▼

### config.mk
export PLATFORM = sky130hd
export DESIGN_NAME = adc_pat
export DESIGN_NICKNAME = d
export VERILOG_FILES = /design/src/adc_pat_pkg.sv /design/src/adc_pat.sv
export SDC_FILE = /design/constraint.sdc
export NUM_CORES = 1
export LEC_CHECK = 0
export ABC_AREA = 1
export BUFFER_PORTS_ARGS = -buffer_cell sky130_fd_sc_hd__buf_2
export CORE_MARGIN = 1
export CORE_UTILIZATION = 45
export CTS_CLUSTER_DIAMETER = 80
export DETAILED_ROUTE_END_ITERATION = 8
export PLACE_DENSITY = 0.72
export SYNTH_ARGS = -nofsm -noshare
export SYNTH_HDL_FRONTEND = slang
export SYNTH_HIERARCHICAL = 1
export SYNTH_SLANG_ARGS = --single-unit
### constraint.sdc
create_clock -name MCLK -period 5.12 [get_ports MCLK]
set_clock_uncertainty 0.15 [all_clocks]
set_input_delay 0.512 -clock MCLK [delete_from_list [all_inputs] [get_ports MCLK]]
set_output_delay 0.512 -clock MCLK [all_outputs]
set_load 0.02 [all_outputs]
### src/adc_pat_pkg.sv
// Constants and types for the converter output test-pattern block
// Operation
// - Pattern enable low gives normal data
// - Soft reset restores defaults, then self-clears
// - Overrange flag may replace output bit 0
// - Align bit locks all channel generators together
// - Format bit picks twos complement or offset
// - Four-bit selector per channel, two per register
// - Codes zero, one, two: normal, zeros, ones
// - Code three toggles AAA and 555 words
// - Code four ramps one code per sample
// - First pair codes for custom, deskew, PRBS, sine
// - Second pair uses shifted custom/deskew/PRBS/sine codes
// - Custom code outputs the programmed custom word
// - Sine code repeats the eight fixed samples
// - Custom word split over two registers
package adc_pat_pkg;

   localparam int CH_COUNT = 4;
   localparam int SAMPLE_W = 12;
   localparam int SEL_W = 4;
   localparam int FIFO_DEPTH = 8;

   // Register indices, byte address is index shifted by ADDR_SHIFT
   localparam logic [5:0] IDX_CTRL = 6'h06;
   localparam logic [5:0] IDX_OVR = 6'h07;
   localparam logic [5:0] IDX_FMT = 6'h09;
   localparam logic [5:0] IDX_SEL_AB = 6'h0A;
   localparam logic [5:0] IDX_SEL_CD = 6'h0B;
   localparam logic [5:0] IDX_CUST_HI = 6'h0E;
   localparam logic [5:0] IDX_CUST_LO = 6'h0F;
   localparam int ADDR_SHIFT = 2;

   // Field positions
   localparam int BIT_SRST = 0;
   localparam int BIT_PAT_EN = 1;
   localparam int BIT_OVR_LSB = 0;
   localparam int BIT_FORMAT = 0;
   localparam int BIT_ALIGN = 1;
   localparam int SEL_HI_LSB = 4;
   localparam int CUST_LO_LSB = 4;
   localparam int CUST_LO_W = 4;
   localparam int SAMPLE_MSB = 11;

   // Selector codes
   localparam logic [3:0] SEL_NORMAL = 4'h0;
   localparam logic [3:0] SEL_ZEROS = 4'h1;
   localparam logic [3:0] SEL_ONES = 4'h2;
   localparam logic [3:0] SEL_TOGGLE = 4'h3;
   localparam logic [3:0] SEL_RAMP = 4'h4;
   localparam logic [3:0] SEL_AB_CUSTOM = 4'h5;
   localparam logic [3:0] SEL_AB_DESKEW = 4'h6;
   localparam logic [3:0] SEL_AB_PRBS = 4'h8;
   localparam logic [3:0] SEL_AB_SINE = 4'h9;
   localparam logic [3:0] SEL_CD_CUSTOM = 4'h6;
   localparam logic [3:0] SEL_CD_DESKEW = 4'h8;
   localparam logic [3:0] SEL_CD_PRBS = 4'hA;
   localparam logic [3:0] SEL_CD_SINE = 4'hB;

   // Pattern words
   localparam logic [11:0] WORD_ZEROS = 12'h000;
   localparam logic [11:0] WORD_ONES = 12'hFFF;
   localparam logic [11:0] WORD_DESKEW = 12'hAAA;
   localparam logic [11:0] TOGGLE_FIRST = 12'hAAA;
   localparam logic [11:0] TOGGLE_SECOND = 12'h555;
   localparam logic [11:0] SINE_0 = 12'h000;
   localparam logic [11:0] SINE_1 = 12'h257;
   localparam logic [11:0] SINE_2 = 12'h800;
   localparam logic [11:0] SINE_3 = 12'hDA8;
   localparam logic [11:0] SINE_4 = 12'hFFF;

   // PRBS generator, x^15 + x^14 + 1
   localparam int PRBS_W = 15;
   localparam int PRBS_TAP_A = 14;
   localparam int PRBS_TAP_B = 13;
   localparam logic [14:0] PRBS_SEED = 15'h7FFF;

   typedef enum logic [3:0] {
      PAT_NORMAL, PAT_ZEROS, PAT_ONES, PAT_TOGGLE, PAT_RAMP,
      PAT_CUSTOM, PAT_DESKEW, PAT_PRBS, PAT_SINE
   } pat_kind_t;

   typedef struct packed {
      logic [11:0] ramp;
      logic toggle;
      logic [2:0] sine;
      logic [14:0] prbs;
   } gen_state_t;

   localparam gen_state_t GEN_INIT = '{ramp: 12'h000, toggle: 1'b0, sine: 3'h0,
                                       prbs: PRBS_SEED};

   typedef struct packed {
      logic overrange_flag;
      logic [3:0][11:0] ch;
   } sample_t;

   typedef struct packed {
      logic [3:0][11:0] ch;
   } out_word_t;

   typedef struct packed {
      logic pat_en;
      logic ovr_lsb;
      logic align;
      logic fmt;
      logic [3:0][3:0] sel;
      logic [11:0] custom;
   } cfg_t;

   localparam cfg_t CFG_DEFAULT = '0;

endpackage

▲

▶ [TASK DIRECTIONS]:
Return the opening line of the data and every line after it through the line containing "localparam logic [5:0] IDX_CUST_LO", please, exactly as written and with nothing added.

▶ [RESPONSE BELOW]:
### config.mk
export PLATFORM = sky130hd
export DESIGN_NAME = adc_pat
export DESIGN_NICKNAME = d
export VERILOG_FILES = /design/src/adc_pat_pkg.sv /design/src/adc_pat.sv
export SDC_FILE = /design/constraint.sdc
export NUM_CORES = 1
export LEC_CHECK = 0
export ABC_AREA = 1
export BUFFER_PORTS_ARGS = -buffer_cell sky130_fd_sc_hd__buf_2
export CORE_MARGIN = 1
export CORE_UTILIZATION = 45
export CTS_CLUSTER_DIAMETER = 80
export DETAILED_ROUTE_END_ITERATION = 8
export PLACE_DENSITY = 0.72
export SYNTH_ARGS = -nofsm -noshare
export SYNTH_HDL_FRONTEND = slang
export SYNTH_HIERARCHICAL = 1
export SYNTH_SLANG_ARGS = --single-unit
### constraint.sdc
create_clock -name MCLK -period 5.12 [get_ports MCLK]
set_clock_uncertainty 0.15 [all_clocks]
set_input_delay 0.512 -clock MCLK [delete_from_list [all_inputs] [get_ports MCLK]]
set_output_delay 0.512 -clock MCLK [all_outputs]
set_load 0.02 [all_outputs]
### src/adc_pat_pkg.sv
// Constants and types for the converter output test-pattern block
// Operation
// - Pattern enable low gives normal data
// - Soft reset restores defaults, then self-clears
// - Overrange flag may replace output bit 0
// - Align bit locks all channel generators together
// - Format bit picks twos complement or offset
// - Four-bit selector per channel, two per register
// - Codes zero, one, two: normal, zeros, ones
// - Code three toggles AAA and 555 words
// - Code four ramps one code per sample
// - First pair codes for custom, deskew, PRBS, sine
// - Second pair uses shifted custom/deskew/PRBS/sine codes
// - Custom code outputs the programmed custom word
// - Sine code repeats the eight fixed samples
// - Custom word split over two registers
package adc_pat_pkg;

   localparam int CH_COUNT = 4;
   localparam int SAMPLE_W = 12;
   localparam int SEL_W = 4;
   localparam int FIFO_DEPTH = 8;

   // Register indices, byte address is index shifted by ADDR_SHIFT
   localparam logic [5:0] IDX_CTRL = 6'h06;
   localparam logic [5:0] IDX_OVR = 6'h07;
   localparam logic [5:0] IDX_FMT = 6'h09;
   localparam logic [5:0] IDX_SEL_AB = 6'h0A;
   localparam logic [5:0] IDX_SEL_CD = 6'h0B;
   localparam logic [5:0] IDX_CUST_HI = 6'h0E;
   localparam logic [5:0] IDX_CUST_LO = 6'h0F;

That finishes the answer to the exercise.